→ **PROBLEM TO SOLVE**: Print word for word the first line of the records below and every following line through the one containing "export NUM_CORES = 1"; print nothing else.

(Saved entries)
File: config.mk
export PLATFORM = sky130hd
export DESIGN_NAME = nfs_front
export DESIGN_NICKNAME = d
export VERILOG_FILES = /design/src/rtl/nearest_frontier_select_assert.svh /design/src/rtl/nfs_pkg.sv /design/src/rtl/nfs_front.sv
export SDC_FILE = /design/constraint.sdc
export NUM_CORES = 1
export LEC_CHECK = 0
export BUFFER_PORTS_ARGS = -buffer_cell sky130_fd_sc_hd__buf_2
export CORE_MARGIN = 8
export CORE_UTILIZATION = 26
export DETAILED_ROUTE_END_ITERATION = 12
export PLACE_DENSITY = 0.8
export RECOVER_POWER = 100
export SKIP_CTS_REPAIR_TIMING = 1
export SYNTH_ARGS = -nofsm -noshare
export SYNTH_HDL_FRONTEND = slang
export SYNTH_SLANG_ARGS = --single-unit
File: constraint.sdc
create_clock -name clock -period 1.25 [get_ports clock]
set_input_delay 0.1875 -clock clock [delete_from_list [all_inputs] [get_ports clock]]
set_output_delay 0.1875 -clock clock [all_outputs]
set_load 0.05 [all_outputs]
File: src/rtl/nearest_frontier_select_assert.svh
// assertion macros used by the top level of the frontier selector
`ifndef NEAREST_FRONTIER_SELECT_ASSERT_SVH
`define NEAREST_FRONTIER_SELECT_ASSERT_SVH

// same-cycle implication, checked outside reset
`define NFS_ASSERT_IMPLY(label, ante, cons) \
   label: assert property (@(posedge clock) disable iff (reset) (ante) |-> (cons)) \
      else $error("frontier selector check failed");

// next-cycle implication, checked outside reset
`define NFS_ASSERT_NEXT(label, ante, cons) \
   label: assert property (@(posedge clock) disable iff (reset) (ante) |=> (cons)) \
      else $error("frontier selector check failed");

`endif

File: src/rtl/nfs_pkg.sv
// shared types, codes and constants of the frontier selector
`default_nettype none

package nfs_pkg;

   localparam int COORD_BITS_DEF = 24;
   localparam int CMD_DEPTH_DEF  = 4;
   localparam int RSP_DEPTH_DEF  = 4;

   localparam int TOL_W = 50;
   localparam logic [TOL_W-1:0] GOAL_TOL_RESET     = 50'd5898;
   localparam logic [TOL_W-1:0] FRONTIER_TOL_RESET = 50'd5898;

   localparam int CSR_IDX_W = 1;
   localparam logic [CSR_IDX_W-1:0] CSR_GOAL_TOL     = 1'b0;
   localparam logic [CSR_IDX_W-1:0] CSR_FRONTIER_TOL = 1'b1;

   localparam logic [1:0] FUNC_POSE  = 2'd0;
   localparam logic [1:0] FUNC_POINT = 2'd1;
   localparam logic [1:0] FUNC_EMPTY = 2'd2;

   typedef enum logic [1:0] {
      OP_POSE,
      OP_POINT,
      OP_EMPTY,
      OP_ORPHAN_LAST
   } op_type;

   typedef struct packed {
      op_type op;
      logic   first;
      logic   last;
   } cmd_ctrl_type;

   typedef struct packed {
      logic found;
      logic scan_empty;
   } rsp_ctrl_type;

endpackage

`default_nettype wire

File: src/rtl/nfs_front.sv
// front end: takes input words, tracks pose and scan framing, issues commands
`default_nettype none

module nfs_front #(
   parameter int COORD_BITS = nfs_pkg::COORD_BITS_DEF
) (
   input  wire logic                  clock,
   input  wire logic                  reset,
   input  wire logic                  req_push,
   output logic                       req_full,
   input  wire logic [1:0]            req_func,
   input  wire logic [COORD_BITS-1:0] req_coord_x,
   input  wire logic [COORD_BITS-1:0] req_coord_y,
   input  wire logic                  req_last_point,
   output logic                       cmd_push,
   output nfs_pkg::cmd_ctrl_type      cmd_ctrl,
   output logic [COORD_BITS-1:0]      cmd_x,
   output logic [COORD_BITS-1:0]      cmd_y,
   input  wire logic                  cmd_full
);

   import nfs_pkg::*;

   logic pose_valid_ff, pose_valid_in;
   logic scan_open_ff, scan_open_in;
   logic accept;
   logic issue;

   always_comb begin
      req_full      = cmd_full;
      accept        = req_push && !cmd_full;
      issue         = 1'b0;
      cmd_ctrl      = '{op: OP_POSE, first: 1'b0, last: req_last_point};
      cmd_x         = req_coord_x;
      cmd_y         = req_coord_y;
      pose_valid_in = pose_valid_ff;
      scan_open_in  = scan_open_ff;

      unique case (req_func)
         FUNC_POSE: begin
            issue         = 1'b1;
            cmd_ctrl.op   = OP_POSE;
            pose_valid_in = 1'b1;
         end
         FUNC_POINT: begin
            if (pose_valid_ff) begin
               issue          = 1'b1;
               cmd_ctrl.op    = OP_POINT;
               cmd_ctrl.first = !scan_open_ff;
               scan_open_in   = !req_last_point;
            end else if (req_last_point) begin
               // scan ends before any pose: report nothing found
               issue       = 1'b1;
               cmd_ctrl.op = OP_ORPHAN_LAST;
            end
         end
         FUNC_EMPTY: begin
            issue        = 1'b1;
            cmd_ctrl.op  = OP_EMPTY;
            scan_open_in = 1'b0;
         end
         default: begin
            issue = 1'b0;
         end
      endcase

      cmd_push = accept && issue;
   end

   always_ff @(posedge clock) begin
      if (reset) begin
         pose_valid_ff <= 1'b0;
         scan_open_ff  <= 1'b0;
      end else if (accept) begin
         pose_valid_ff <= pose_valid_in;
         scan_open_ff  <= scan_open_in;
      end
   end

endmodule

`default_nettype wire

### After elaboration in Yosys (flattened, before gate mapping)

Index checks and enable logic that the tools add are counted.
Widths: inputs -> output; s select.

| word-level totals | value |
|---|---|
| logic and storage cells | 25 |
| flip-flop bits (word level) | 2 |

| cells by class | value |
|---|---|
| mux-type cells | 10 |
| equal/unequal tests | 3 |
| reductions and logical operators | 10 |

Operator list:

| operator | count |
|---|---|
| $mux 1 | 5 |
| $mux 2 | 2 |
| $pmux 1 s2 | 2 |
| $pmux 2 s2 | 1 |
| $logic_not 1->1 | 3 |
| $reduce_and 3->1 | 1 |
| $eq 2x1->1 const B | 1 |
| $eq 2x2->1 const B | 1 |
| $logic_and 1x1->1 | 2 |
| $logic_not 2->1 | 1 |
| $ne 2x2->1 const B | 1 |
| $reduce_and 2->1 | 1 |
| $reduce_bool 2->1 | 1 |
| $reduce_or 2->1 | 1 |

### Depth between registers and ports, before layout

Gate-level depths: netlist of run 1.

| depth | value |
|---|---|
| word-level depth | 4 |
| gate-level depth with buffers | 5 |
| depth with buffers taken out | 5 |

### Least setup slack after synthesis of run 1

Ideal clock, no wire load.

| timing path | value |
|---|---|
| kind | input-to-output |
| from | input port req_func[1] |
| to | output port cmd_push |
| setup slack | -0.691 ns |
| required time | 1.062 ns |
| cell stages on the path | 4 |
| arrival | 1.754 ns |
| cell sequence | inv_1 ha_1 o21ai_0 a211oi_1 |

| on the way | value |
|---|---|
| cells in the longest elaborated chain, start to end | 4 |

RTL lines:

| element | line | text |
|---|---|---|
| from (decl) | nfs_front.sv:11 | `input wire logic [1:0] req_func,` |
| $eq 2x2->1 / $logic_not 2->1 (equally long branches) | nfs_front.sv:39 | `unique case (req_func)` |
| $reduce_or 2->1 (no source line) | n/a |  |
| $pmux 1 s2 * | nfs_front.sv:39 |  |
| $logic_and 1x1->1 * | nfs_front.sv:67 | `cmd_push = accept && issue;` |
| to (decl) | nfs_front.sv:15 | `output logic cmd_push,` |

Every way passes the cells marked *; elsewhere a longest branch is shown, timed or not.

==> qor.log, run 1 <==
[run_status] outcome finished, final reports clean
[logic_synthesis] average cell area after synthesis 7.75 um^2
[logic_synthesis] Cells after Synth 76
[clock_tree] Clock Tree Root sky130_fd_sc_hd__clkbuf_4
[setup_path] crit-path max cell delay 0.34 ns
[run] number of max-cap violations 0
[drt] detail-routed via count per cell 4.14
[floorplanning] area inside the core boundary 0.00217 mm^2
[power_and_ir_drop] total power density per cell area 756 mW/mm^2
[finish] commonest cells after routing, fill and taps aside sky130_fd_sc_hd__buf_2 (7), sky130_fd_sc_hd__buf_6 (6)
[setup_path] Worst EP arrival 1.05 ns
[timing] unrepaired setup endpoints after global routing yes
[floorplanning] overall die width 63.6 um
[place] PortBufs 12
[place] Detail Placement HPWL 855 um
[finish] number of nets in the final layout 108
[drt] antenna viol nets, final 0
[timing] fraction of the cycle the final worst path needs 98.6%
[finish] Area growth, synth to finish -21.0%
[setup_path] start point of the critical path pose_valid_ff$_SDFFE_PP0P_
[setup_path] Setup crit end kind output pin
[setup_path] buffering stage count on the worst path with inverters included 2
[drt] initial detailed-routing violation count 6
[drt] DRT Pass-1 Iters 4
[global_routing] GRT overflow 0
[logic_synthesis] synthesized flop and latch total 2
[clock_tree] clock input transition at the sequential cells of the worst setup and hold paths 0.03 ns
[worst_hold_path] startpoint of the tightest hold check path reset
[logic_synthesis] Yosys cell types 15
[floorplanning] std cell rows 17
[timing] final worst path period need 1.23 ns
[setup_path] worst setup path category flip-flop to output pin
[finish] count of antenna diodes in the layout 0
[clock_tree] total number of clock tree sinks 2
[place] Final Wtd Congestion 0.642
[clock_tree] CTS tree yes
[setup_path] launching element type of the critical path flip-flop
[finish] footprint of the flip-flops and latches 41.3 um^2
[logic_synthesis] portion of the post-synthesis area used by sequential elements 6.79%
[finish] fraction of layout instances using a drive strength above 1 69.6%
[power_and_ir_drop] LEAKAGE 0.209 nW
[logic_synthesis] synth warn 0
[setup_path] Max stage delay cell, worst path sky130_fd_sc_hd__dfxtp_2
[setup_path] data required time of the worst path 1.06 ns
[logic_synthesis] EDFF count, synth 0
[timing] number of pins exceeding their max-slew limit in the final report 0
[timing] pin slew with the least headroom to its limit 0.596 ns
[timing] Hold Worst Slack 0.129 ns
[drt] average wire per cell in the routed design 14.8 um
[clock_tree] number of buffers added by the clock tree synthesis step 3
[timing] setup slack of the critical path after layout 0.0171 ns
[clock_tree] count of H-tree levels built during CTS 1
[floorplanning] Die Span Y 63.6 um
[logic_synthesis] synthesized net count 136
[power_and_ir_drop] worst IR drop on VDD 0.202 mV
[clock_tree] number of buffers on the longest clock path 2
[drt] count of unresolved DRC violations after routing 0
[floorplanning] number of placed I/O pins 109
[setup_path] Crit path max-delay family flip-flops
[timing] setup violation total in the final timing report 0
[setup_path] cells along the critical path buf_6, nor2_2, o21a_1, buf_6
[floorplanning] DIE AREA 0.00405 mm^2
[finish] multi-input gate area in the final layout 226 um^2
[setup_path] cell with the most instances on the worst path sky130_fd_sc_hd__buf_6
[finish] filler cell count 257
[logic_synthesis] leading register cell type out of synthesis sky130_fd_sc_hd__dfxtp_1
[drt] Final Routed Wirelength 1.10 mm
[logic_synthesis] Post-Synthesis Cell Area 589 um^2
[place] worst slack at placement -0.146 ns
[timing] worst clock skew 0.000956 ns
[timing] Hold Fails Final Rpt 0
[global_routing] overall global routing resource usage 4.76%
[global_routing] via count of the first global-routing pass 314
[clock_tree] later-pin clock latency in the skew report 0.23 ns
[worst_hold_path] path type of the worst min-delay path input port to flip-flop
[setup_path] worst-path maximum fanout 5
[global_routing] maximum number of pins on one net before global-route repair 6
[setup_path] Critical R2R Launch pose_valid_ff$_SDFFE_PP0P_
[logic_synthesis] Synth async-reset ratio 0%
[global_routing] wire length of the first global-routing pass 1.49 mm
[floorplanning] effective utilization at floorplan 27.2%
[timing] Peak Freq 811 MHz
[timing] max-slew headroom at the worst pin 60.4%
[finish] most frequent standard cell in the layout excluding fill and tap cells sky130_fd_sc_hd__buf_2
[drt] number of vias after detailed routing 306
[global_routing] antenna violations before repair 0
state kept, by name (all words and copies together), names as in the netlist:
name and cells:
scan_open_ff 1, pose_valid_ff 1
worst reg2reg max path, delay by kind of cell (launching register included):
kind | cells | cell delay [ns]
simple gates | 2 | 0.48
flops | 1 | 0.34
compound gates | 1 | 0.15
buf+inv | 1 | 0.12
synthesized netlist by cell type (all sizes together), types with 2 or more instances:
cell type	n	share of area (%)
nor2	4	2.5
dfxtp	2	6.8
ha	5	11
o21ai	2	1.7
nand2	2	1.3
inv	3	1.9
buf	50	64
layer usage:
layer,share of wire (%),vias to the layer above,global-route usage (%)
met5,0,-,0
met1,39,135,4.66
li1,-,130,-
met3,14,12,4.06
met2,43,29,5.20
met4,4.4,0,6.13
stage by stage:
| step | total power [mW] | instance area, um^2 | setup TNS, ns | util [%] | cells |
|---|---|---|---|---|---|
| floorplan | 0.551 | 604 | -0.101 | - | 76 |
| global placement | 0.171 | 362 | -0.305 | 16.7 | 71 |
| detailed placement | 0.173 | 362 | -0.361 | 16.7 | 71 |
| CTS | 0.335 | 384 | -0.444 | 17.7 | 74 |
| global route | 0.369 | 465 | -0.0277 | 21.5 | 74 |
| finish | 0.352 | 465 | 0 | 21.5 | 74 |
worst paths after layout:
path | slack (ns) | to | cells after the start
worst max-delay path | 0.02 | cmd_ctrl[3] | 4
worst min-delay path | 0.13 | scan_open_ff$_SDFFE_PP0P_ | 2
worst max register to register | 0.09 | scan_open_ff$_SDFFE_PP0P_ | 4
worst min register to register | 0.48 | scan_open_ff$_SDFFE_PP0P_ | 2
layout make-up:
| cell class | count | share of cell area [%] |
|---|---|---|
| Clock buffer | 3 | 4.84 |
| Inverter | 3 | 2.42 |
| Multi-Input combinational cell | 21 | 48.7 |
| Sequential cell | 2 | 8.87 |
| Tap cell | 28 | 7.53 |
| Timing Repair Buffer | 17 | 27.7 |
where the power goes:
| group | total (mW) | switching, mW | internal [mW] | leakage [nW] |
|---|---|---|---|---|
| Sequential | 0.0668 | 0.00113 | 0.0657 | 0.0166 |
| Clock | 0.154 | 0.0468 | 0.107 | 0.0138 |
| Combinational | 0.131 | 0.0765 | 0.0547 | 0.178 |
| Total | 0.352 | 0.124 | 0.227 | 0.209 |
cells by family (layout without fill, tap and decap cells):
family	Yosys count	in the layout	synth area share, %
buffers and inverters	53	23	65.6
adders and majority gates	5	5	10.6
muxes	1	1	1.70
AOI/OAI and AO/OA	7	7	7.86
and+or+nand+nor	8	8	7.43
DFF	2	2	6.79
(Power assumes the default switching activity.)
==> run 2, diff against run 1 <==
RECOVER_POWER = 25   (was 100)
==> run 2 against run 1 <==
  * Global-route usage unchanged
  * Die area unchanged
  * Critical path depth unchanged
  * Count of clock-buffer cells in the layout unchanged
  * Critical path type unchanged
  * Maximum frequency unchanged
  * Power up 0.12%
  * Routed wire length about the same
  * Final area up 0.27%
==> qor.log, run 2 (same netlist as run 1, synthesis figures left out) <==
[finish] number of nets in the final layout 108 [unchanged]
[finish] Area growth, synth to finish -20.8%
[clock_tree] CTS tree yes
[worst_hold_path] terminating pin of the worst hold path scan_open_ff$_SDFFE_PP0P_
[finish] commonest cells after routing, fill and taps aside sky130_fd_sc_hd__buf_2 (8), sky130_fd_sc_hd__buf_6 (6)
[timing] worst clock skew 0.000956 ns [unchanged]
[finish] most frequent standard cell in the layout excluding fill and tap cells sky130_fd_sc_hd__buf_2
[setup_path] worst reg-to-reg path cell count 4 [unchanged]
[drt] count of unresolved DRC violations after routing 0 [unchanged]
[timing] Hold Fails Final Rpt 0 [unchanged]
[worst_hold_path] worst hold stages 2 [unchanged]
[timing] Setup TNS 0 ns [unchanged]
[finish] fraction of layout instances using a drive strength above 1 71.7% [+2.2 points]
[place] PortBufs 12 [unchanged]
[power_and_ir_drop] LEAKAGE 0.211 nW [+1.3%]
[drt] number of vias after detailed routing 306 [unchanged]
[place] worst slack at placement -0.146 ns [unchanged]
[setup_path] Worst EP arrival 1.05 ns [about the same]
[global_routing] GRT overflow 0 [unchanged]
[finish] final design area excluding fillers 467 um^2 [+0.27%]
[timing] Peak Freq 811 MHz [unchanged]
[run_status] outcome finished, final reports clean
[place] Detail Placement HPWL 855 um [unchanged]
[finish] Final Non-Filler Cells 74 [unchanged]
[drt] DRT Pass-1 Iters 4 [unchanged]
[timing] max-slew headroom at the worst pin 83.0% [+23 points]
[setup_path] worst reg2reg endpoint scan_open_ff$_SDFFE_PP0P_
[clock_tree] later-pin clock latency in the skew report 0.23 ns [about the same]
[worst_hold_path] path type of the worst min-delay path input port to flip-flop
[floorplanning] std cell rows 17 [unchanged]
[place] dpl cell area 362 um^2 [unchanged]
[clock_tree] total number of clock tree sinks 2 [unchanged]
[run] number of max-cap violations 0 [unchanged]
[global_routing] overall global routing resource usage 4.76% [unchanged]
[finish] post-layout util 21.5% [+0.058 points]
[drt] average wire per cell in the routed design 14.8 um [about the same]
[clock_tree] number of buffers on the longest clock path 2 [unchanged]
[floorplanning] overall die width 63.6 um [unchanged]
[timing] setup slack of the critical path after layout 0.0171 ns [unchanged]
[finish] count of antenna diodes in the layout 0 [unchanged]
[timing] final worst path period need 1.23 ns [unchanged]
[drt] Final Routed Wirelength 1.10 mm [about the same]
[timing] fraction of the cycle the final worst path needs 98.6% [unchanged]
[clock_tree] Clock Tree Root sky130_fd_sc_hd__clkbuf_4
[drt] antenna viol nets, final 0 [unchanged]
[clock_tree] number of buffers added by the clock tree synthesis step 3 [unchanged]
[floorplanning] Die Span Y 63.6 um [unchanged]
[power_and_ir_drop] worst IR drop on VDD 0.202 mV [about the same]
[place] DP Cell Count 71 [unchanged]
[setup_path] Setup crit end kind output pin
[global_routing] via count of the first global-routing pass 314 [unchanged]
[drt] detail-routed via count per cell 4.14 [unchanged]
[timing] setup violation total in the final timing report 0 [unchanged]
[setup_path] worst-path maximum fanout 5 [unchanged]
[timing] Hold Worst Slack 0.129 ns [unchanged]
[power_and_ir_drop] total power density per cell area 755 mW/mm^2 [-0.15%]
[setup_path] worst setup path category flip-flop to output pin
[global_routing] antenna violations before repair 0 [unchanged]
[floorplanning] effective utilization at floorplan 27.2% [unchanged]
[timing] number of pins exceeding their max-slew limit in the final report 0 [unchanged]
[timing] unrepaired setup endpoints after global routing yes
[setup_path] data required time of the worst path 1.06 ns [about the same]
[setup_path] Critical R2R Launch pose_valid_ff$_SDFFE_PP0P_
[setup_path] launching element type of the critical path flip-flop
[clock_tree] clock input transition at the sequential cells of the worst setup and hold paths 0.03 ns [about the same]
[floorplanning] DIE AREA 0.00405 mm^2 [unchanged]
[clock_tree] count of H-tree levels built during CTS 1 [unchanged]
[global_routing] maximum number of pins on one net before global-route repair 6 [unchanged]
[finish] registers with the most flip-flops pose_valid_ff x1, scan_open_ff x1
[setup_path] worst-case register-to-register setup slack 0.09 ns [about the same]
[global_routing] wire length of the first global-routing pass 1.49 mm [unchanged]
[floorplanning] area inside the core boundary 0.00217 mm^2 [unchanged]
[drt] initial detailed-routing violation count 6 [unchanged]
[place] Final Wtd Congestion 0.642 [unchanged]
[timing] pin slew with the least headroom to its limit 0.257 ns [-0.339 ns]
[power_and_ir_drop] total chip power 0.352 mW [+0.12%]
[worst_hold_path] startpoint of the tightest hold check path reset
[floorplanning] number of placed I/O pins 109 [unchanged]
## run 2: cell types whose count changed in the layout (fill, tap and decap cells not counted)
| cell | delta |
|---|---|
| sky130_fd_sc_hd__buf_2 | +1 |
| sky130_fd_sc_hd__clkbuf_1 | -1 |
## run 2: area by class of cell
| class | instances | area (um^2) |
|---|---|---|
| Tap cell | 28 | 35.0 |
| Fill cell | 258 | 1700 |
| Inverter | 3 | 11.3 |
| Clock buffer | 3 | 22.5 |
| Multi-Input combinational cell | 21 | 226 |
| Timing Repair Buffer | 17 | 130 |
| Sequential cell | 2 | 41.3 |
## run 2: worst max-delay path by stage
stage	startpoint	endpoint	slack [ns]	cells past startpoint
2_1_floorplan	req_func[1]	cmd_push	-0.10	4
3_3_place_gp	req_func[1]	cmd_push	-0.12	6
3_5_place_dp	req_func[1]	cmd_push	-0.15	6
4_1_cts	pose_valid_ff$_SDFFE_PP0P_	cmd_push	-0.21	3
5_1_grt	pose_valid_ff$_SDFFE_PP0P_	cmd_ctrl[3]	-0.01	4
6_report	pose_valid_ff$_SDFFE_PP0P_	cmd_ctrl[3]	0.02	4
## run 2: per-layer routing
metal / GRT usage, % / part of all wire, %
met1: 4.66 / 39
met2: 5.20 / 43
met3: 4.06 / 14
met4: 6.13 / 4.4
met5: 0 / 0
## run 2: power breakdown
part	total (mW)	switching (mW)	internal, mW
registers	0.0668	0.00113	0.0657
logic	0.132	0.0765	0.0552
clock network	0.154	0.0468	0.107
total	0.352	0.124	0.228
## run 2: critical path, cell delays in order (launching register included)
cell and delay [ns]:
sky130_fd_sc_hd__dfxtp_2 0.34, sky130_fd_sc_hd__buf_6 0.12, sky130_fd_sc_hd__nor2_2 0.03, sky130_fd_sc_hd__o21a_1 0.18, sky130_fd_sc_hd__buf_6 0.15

→ **ANSWER FOR THIS EXERCISE**:
File: config.mk
export PLATFORM = sky130hd
export DESIGN_NAME = nfs_front
export DESIGN_NICKNAME = d
export VERILOG_FILES = /design/src/rtl/nearest_frontier_select_assert.svh /design/src/rtl/nfs_pkg.sv /design/src/rtl/nfs_front.sv
export SDC_FILE = /design/constraint.sdc
export NUM_CORES = 1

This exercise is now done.